◆ **Exercise objective**
Beginning at the first line of the data, print each line exactly, stopping after the line that contains "metrics.txt, run 3".

◆ **Records for the task**
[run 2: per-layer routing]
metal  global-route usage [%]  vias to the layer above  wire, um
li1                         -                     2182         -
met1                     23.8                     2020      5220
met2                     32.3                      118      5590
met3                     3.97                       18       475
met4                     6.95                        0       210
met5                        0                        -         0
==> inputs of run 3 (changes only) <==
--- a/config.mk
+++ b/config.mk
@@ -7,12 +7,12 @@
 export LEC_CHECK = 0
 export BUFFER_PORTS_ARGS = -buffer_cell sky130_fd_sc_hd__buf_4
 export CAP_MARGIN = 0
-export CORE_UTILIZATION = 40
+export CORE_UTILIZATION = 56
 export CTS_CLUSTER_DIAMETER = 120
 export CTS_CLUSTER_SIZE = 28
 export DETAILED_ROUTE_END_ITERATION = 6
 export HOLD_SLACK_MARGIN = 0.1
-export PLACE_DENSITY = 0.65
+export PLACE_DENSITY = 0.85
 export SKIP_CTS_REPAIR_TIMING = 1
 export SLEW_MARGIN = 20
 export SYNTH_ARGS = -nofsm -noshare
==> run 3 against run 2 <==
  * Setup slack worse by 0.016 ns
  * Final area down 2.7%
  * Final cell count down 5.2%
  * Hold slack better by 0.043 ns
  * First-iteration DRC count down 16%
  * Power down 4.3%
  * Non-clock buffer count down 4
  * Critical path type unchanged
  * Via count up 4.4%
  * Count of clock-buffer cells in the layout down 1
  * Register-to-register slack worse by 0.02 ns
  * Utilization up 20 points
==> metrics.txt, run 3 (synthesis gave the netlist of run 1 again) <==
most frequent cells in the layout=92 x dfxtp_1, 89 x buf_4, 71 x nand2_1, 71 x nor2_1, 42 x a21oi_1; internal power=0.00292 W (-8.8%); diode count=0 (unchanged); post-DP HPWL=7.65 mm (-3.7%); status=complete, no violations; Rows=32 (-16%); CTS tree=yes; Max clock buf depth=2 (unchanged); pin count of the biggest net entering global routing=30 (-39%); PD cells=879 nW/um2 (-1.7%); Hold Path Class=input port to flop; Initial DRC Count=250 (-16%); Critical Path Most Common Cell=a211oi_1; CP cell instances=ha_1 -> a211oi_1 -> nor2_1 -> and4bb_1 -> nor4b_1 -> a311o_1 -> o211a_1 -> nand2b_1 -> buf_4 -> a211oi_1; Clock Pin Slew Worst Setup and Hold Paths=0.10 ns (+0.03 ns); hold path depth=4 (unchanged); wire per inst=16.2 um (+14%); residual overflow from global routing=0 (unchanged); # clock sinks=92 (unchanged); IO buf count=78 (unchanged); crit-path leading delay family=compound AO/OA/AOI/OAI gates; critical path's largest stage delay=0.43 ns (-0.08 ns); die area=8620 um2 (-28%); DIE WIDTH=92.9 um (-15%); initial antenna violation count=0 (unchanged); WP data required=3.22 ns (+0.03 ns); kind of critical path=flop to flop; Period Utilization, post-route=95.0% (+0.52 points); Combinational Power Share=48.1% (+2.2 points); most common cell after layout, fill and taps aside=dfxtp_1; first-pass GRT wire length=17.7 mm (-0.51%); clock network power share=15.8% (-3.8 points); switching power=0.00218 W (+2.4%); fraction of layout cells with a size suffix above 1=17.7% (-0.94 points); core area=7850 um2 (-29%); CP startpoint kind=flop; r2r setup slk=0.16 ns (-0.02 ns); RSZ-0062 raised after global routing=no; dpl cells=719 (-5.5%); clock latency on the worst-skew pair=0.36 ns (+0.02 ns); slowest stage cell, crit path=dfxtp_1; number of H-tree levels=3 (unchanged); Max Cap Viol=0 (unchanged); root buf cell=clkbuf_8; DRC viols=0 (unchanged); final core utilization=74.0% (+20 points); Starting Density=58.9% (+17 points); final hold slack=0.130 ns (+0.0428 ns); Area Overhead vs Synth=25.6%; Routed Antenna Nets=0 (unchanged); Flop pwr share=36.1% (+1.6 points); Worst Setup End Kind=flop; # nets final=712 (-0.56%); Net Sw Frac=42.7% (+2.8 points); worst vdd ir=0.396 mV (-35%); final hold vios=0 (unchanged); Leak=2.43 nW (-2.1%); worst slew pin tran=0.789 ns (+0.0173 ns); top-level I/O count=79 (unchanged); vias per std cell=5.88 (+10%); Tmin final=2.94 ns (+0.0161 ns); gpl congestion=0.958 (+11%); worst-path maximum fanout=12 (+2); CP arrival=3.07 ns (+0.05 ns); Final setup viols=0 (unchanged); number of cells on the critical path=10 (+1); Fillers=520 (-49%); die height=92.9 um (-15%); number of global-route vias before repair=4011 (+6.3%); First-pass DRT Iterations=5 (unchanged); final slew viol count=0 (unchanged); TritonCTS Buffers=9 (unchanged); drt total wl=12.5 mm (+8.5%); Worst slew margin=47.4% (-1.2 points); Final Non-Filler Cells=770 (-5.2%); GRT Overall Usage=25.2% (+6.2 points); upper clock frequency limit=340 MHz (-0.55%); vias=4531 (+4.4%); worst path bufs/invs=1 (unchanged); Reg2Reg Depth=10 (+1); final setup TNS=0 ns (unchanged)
`src/include/fao_pkg.sv`:
```
// fao_pkg: constants, types and settings carrier for the frequency arrival outputs
// assumes frequencies arrive as unsigned counts of 0.1 Hz
`default_nettype none
package fao_pkg;

  localparam int unsigned FREQ_W         = 16;
  // frequency unit is 0.1 Hz, so one LSB is 100 mHz; band figures are in mHz, divided down to tenths
  localparam int unsigned FREQ_LSB_MHZ   = 100;
  localparam int unsigned EARLY_BAND_MHZ = 1500;
  localparam int unsigned LATE_BAND_MHZ  = 500;
  localparam logic [FREQ_W-1:0] EARLY_BAND = FREQ_W'(EARLY_BAND_MHZ / FREQ_LSB_MHZ);
  localparam logic [FREQ_W-1:0] LATE_BAND  = FREQ_W'(LATE_BAND_MHZ / FREQ_LSB_MHZ);

  // timing
  localparam int unsigned CLK_HZ       = 20_000_000;
  localparam int unsigned FLAG_DELAY_MS = 60;
  localparam int unsigned FLAG_DELAY_CYC = (CLK_HZ / 1000) * FLAG_DELAY_MS;

  // terminal function codes
  localparam int unsigned NUM_TERM = 3;
  localparam logic [3:0] FN_RUN        = 4'h0;
  localparam logic [3:0] FN_AT_SPEED   = 4'h1;
  localparam logic [3:0] FN_OVER_SPEED = 4'h2;

  // reset values
  localparam logic OUT_IDLE_N = 1'b1;

  typedef struct packed {
    logic [FREQ_W-1:0] start_freq_setting;
    logic [FREQ_W-1:0] target_freq_setting;
    logic [FREQ_W-1:0] accel_on_threshold;
    logic [FREQ_W-1:0] decel_off_threshold;
  } fao_settings_s;

  typedef struct packed {
    logic run;
    logic at_speed;
    logic over_speed;
  } fao_flags_s;

endpackage
`default_nettype wire

```
`src/rtl/fao_delay.sv`:
```
// fao_delay: holds a level change back for a fixed number of cycles
// assumes input is synchronous to sys_clk_i
`timescale 1ns/1ps
`default_nettype none
module fao_delay #(
  parameter int unsigned DELAY_CYC = 1
) (
  input  wire logic sys_clk_i,
  input  wire logic resetn_i,
  input  wire logic level_i,
  output logic      level_o
);

  localparam int unsigned CW = $clog2(DELAY_CYC + 1);

  logic [CW-1:0] cnt_q;
  logic          level_q;
  wire           differs   = level_i != level_q;
  wire           expired   = cnt_q == CW'(DELAY_CYC - 1);

  // a change must persist for the full delay before it shows
  always_ff @(posedge sys_clk_i)
  begin
    if (!resetn_i)
    begin
      cnt_q   <= '0;
      level_q <= 1'b0;
    end
    else if (!differs)
      cnt_q <= '0;
    else if (expired)
    begin
      cnt_q   <= '0;
      level_q <= level_i;
    end
    else
      cnt_q <= cnt_q + CW'(1);
  end

  assign level_o = level_q;

endmodule
`default_nettype wire

```
`src/rtl/fao_top.sv`:
```
// fao_top: drive status flags and per-terminal output selection
// assumes run/freq/settings are synchronous to sys_clk_i, frequency in 0.1 Hz
//
// Contract
// - run flag on above start frequency
// - run flag off in stop mode
// - at-speed flag on at target frequency
// - at-speed off when output off or ramping
// - over-speed on at accel threshold accelerating
// - over-speed off below decel threshold decelerating
// - at-speed and over-speed flags turn on 1.5 Hz early; run flag has no band
// - at-speed and over-speed flags turn off 0.5 Hz late; run flag has no band
// - at-speed and over-speed flag changes delayed 60 ms; run flag only registered, not delayed
// - arrival flags drive terminals active low
// - both arrival functions routable simultaneously
// - equal over-speed thresholds work symmetrically
`timescale 1ns/1ps
`default_nettype none
module fao_top #(
  parameter int unsigned NUM_TERM       = fao_pkg::NUM_TERM,
  parameter int unsigned FLAG_DELAY_CYC = fao_pkg::FLAG_DELAY_CYC
) (
  input  wire logic                          sys_clk_i,
  input  wire logic                          resetn_i,
  input  wire logic                          run_mode_i,
  input  wire logic                          accel_i,
  input  wire logic                          decel_i,
  input  wire logic [fao_pkg::FREQ_W-1:0]    out_freq_i,
  input  wire fao_pkg::fao_settings_s        settings_i,
  input  wire logic [NUM_TERM-1:0][3:0]      term_func_i,
  output logic [NUM_TERM-1:0]                term_out_n_o,
  output fao_pkg::fao_flags_s                flags_o
);

  localparam int unsigned W = fao_pkg::FREQ_W;

  function automatic logic [W:0] add_sat(input logic [W-1:0] a, input logic [W-1:0] b);
    add_sat = {1'b0, a} + {1'b0, b};
  endfunction

  function automatic logic [W:0] sub_flr(input logic [W-1:0] a, input logic [W-1:0] b);
    sub_flr = (a > b) ? {1'b0, a - b} : '0;
  endfunction

  wire [W:0] freq_x = {1'b0, out_freq_i};

  // at-speed band around the target
  wire [W:0] tgt_on_lo  = sub_flr(settings_i.target_freq_setting, fao_pkg::EARLY_BAND);
  wire [W:0] tgt_on_hi  = add_sat(settings_i.target_freq_setting, fao_pkg::EARLY_BAND);
  wire [W:0] tgt_off_lo = sub_flr(tgt_on_lo[W-1:0], fao_pkg::LATE_BAND);
  wire [W:0] tgt_off_hi = add_sat(tgt_on_hi[W-1:0], fao_pkg::LATE_BAND);
  wire       steady     = !accel_i && !decel_i;
  wire       at_on      = run_mode_i && steady
                          && freq_x >= tgt_on_lo && freq_x <= tgt_on_hi;
  wire       at_off     = !run_mode_i || !steady
                          || freq_x < tgt_off_lo || freq_x > tgt_off_hi;

  // over-speed thresholds, separate per direction
  wire [W:0] ovr_on_lvl  = sub_flr(settings_i.accel_on_threshold, fao_pkg::EARLY_BAND);
  wire [W:0] ovr_off_lvl = sub_flr(settings_i.decel_off_threshold, fao_pkg::LATE_BAND);
  wire       ovr_on      = run_mode_i && accel_i && freq_x >= ovr_on_lvl;
  wire       ovr_off     = !run_mode_i || (decel_i && freq_x < ovr_off_lvl);

  wire       run_raw     = run_mode_i
                           && out_freq_i > settings_i.start_freq_setting;

  logic at_q;
  logic at_d;
  logic ovr_q;
  logic ovr_d;

  // set-reset holds flags between crossings
  assign at_d  = at_on ? 1'b1 : (at_off ? 1'b0 : at_q);
  assign ovr_d = ovr_on ? 1'b1 : (ovr_off ? 1'b0 : ovr_q);

  always_ff @(posedge sys_clk_i)
  begin
    if (!resetn_i)
    begin
      at_q  <= 1'b0;
      ovr_q <= 1'b0;
    end
    else
    begin
      at_q  <= at_d;
      ovr_q <= ovr_d;
    end
  end

  logic run_dly;
  logic at_dly;
  logic ovr_dly;

  fao_delay #(.DELAY_CYC(FLAG_DELAY_CYC)) u_dly_at (
    .sys_clk_i (sys_clk_i),
    .resetn_i  (resetn_i),
    .level_i   (at_q),
    .level_o   (at_dly)
  );

  fao_delay #(.DELAY_CYC(FLAG_DELAY_CYC)) u_dly_ovr (
    .sys_clk_i (sys_clk_i),
    .resetn_i  (resetn_i),
    .level_i   (ovr_q),
    .level_o   (ovr_dly)
  );

  logic run_q;
  always_ff @(posedge sys_clk_i)
  begin
    if (!resetn_i)
      run_q <= 1'b0;
    else
      run_q <= run_raw;
  end
  assign run_dly = run_q;

  // per-terminal selection, independent per terminal
  logic [NUM_TERM-1:0] sel_flag;
  always_comb
  begin
    for (int i = 0; i < NUM_TERM; i++)
    begin
      unique case (term_func_i[i])
        fao_pkg::FN_RUN:        sel_flag[i] = run_dly;
        fao_pkg::FN_AT_SPEED:   sel_flag[i] = at_dly;
        fao_pkg::FN_OVER_SPEED: sel_flag[i] = ovr_dly;
        default:                sel_flag[i] = 1'b0;
      endcase
    end
  end

  logic [NUM_TERM-1:0]  term_out_n_q;
  fao_pkg::fao_flags_s  flags_q;

  always_ff @(posedge sys_clk_i)
  begin
    if (!resetn_i)
    begin
      term_out_n_q <= {NUM_TERM{fao_pkg::OUT_IDLE_N}};
      flags_q      <= '0;
    end
    else
    begin
      term_out_n_q <= ~sel_flag;
      flags_q      <= '{run: run_dly, at_speed: at_dly, over_speed: ovr_dly};
    end
  end

  assign term_out_n_o = term_out_n_q;
  assign flags_o      = flags_q;

endmodule
`default_nettype wire

```
`config.mk`:
```
export PLATFORM = sky130hd
export DESIGN_NAME = fao_top
export DESIGN_NICKNAME = d
export VERILOG_FILES = /design/src/include/fao_pkg.sv /design/src/rtl/fao_delay.sv /design/src/rtl/fao_top.sv
export SDC_FILE = /design/constraint.sdc
export NUM_CORES = 1
export LEC_CHECK = 0
export BUFFER_PORTS_ARGS = -buffer_cell sky130_fd_sc_hd__buf_2
export CAP_MARGIN = 5
export CORE_UTILIZATION = 36
export DETAILED_ROUTE_END_ITERATION = 16
export PLACE_DENSITY_LB_ADDON = 0.1
export SLEW_MARGIN = 25
export SYNTH_ARGS = -nofsm -noshare
export SYNTH_HDL_FRONTEND = slang
export SYNTH_SLANG_ARGS = --single-unit
```
`constraint.sdc`:
```
create_clock -name sys_clk_i -period 13.9 [get_ports sys_clk_i]
set_clock_uncertainty 0.05 [all_clocks]
set_input_delay 2.78 -clock sys_clk_i [delete_from_list [all_inputs] [get_ports sys_clk_i]]
set_output_delay 2.78 -clock sys_clk_i [all_outputs]
set_load 0.02 [all_outputs]
```
======== Word-level counts from Yosys, hierarchy flattened ========
Index checks and enable logic that the tools add are counted.
cells by class
  reduce and logical (&&, ||, !) cells .... 25
  add/sub/neg operators ................... 8
  bitwise operators ....................... 4
  muxes and demuxes ....................... 11
  eq/ne operators ......................... 10
  order comparisons ....................... 11
operator list
  kind                                                 count
  2-to-1 mux 16 bit                                    4
  adder 21 x 1 -> 21 bit, second input constant        2
  == test 21 bit, second input constant                2
  greater-or-equal comparator 16 bit                   2
  > comparator 16 x 3 -> 1 bit, second input constant  2
  > comparator 16 x 4 -> 1 bit, second input constant  2
  < comparator 16 bit                                  2
  subtractor 16 x 3 -> 16 bit, second input constant   2
  subtractor 16 x 4 -> 16 bit, second input constant   2
  adder 16 x 3 -> 17 bit, second input constant        1
  adder 16 x 4 -> 17 bit, second input constant        1
  > comparator 16 x 17 -> 1 bit                        1
  <= comparator 16 x 17 -> 1 bit                       1
  > comparator 16 bit                                  1
  == test 4 x 1 -> 1 bit, second input constant        3
  == test 4 x 2 -> 1 bit, second input constant        3
  logical NOT 4 bit                                    3
  case mux 1 bit (3 select lines)                      3
  logical AND 1 bit                                    8
  OR reduction 3 bit                                   2
  logical NOT 1 bit                                    4
  logical OR 1 bit                                     4
  2-to-1 mux 1 bit                                     4
  AND reduction 2 bit                                  2
  4 further kinds                                      8
storage, ports and cells
  input bits .............................. 97
  logic and storage cells ................. 80
  output and inout port bits .............. 6
  register bits ........................... 53

======== Depth between registers and ports, before layout ========
  depth after elaboration ................. 9
  depth in mapped cells ................... 23
  depth with buffers taken out ............ 20

======== Cells and area by module ========
A second synthesis with hierarchy kept.
second synthesis, totals
  cells, all modules ...................... 937
  area, all modules ....................... 7149.4 um^2
modules (own cells, without submodules)
  module     area each (um^2)  cells each  seq. area each (um^2)  times used
  fao_top    5124.9            707         180.2                  1
  fao_delay  1012.2            115         440.4                  2

======== Worst setup path after synthesis ========
OpenSTA, ideal clock, no wires.
  path type ............................... input to register
  from .................................... input settings_i[39] in the netlist's numbering
  to ...................................... register at_q
  buffers on the path ..................... 3
  data arrival time ....................... 6.219 ns
  stages on the path ...................... 18
  setup slack ............................. 7.506 ns
  required time ........................... 13.725 ns
  library setup time ...................... 0.125 ns
  cell sequence ........................... buf_6 -> or4_4 -> nor4_1 -> mux2i_1 -> nand3_2 -> or4_4 -> buf_6 -> clkbuf_1 -> nand2_1 -> ha_1 -> a21oi_1 -> nor2b_1 -> o21ai_0 -> nand2_1 -> nor4_1 -> a21oi_2 -> nor2_1 -> o31ai_1
between the ends
  cells in the longest elaborated chain, start to end .. 8
  elaborated cells between the ends (all ways) .. 18
  those cells by class .................... add/sub (4); order compare (6); mux (3); reduce/logical (5)
ends and longest elaborated chain
  item                                                                         line           source
  from (decl)                                                                  fao_top.sv:29  input wire fao_pkg::fao_settings_s settings_i,
  subtractor 16 x 4 -> 16 bit or > comparator 16 x 4 -> 1 bit (tied branches)  fao_top.sv:42  sub_flr = (a > b) ? {1'b0, a - b} : '0;
  2-to-1 mux 16 bit                                                            fao_top.sv:42
  subtractor 16 x 3 -> 16 bit or > comparator 16 x 3 -> 1 bit (tied branches)  fao_top.sv:42
  2-to-1 mux 16 bit                                                            fao_top.sv:42
  < comparator 16 bit                                                          fao_top.sv:56  || freq_x < tgt_off_lo || freq_x > tgt_off_hi;
  logical OR 1 bit (2 in a row)                                                fao_top.sv:56
  nonzero test 2 bit (no line)                                                 --
  to (signal assigned)                                                         fao_top.sv:85  at_q <= at_d;
  to (decl)                                                                    fao_top.sv:67  logic at_q;
Parallel ways exist; a longest one is shown, timed or not.
A chain may end at the register's enable or synchronous reset.

======== Worst setup path after layout ========
  from .................................... input settings_i[38] in the netlist's numbering
  to ...................................... register at_q
The elaborated chain is that of the path after synthesis.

◆ **Task result**
[run 2: per-layer routing]
metal  global-route usage [%]  vias to the layer above  wire, um
li1                         -                     2182         -
met1                     23.8                     2020      5220
met2                     32.3                      118      5590
met3                     3.97                       18       475
met4                     6.95                        0       210
met5                        0                        -         0
==> inputs of run 3 (changes only) <==
--- a/config.mk
+++ b/config.mk
@@ -7,12 +7,12 @@
 export LEC_CHECK = 0
 export BUFFER_PORTS_ARGS = -buffer_cell sky130_fd_sc_hd__buf_4
 export CAP_MARGIN = 0
-export CORE_UTILIZATION = 40
+export CORE_UTILIZATION = 56
 export CTS_CLUSTER_DIAMETER = 120
 export CTS_CLUSTER_SIZE = 28
 export DETAILED_ROUTE_END_ITERATION = 6
 export HOLD_SLACK_MARGIN = 0.1
-export PLACE_DENSITY = 0.65
+export PLACE_DENSITY = 0.85
 export SKIP_CTS_REPAIR_TIMING = 1
 export SLEW_MARGIN = 20
 export SYNTH_ARGS = -nofsm -noshare
==> run 3 against run 2 <==
  * Setup slack worse by 0.016 ns
  * Final area down 2.7%
  * Final cell count down 5.2%
  * Hold slack better by 0.043 ns
  * First-iteration DRC count down 16%
  * Power down 4.3%
  * Non-clock buffer count down 4
  * Critical path type unchanged
  * Via count up 4.4%
  * Count of clock-buffer cells in the layout down 1
  * Register-to-register slack worse by 0.02 ns
  * Utilization up 20 points
==> metrics.txt, run 3 (synthesis gave the netlist of run 1 again) <==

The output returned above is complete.